▶ RECORDS FOR THIS EXERCISE
★ ★ ★
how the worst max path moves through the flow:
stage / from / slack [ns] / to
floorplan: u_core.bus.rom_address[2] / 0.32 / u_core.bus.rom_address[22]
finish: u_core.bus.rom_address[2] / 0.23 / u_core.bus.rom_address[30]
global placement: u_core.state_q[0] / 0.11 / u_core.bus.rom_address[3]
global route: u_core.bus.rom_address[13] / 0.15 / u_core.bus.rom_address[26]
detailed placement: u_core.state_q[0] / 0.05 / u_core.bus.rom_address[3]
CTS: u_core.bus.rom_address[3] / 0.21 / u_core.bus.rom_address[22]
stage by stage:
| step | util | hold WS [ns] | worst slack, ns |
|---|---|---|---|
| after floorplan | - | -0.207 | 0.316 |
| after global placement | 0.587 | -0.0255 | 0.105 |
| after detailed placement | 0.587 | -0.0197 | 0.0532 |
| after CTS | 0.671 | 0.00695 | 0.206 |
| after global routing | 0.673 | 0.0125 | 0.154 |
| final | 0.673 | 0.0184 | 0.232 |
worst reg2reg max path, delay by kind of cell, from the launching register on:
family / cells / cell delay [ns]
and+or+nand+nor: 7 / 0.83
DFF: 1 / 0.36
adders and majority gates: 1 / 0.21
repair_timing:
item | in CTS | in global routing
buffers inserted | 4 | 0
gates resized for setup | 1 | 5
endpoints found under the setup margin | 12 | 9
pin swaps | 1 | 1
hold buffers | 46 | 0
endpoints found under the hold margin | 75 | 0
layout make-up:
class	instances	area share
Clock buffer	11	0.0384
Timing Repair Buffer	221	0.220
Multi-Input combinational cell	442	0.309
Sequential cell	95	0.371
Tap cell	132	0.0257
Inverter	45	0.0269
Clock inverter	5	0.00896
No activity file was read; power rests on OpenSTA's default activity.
★ ★ ★
▶ THE TASK
Copy the listing above. Match every line exactly.

▶ RESPONSE BELOW
how the worst max path moves through the flow:
stage / from / slack [ns] / to
floorplan: u_core.bus.rom_address[2] / 0.32 / u_core.bus.rom_address[22]
finish: u_core.bus.rom_address[2] / 0.23 / u_core.bus.rom_address[30]
global placement: u_core.state_q[0] / 0.11 / u_core.bus.rom_address[3]
global route: u_core.bus.rom_address[13] / 0.15 / u_core.bus.rom_address[26]
detailed placement: u_core.state_q[0] / 0.05 / u_core.bus.rom_address[3]
CTS: u_core.bus.rom_address[3] / 0.21 / u_core.bus.rom_address[22]
stage by stage:
| step | util | hold WS [ns] | worst slack, ns |
|---|---|---|---|
| after floorplan | - | -0.207 | 0.316 |
| after global placement | 0.587 | -0.0255 | 0.105 |
| after detailed placement | 0.587 | -0.0197 | 0.0532 |
| after CTS | 0.671 | 0.00695 | 0.206 |
| after global routing | 0.673 | 0.0125 | 0.154 |
| final | 0.673 | 0.0184 | 0.232 |
worst reg2reg max path, delay by kind of cell, from the launching register on:
family / cells / cell delay [ns]
and+or+nand+nor: 7 / 0.83
DFF: 1 / 0.36
adders and majority gates: 1 / 0.21
repair_timing:
item | in CTS | in global routing
buffers inserted | 4 | 0
gates resized for setup | 1 | 5
endpoints found under the setup margin | 12 | 9
pin swaps | 1 | 1
hold buffers | 46 | 0
endpoints found under the hold margin | 75 | 0
layout make-up:
class	instances	area share
Clock buffer	11	0.0384
Timing Repair Buffer	221	0.220
Multi-Input combinational cell	442	0.309
Sequential cell	95	0.371
Tap cell	132	0.0257
Inverter	45	0.0269
Clock inverter	5	0.00896
No activity file was read; power rests on OpenSTA's default activity.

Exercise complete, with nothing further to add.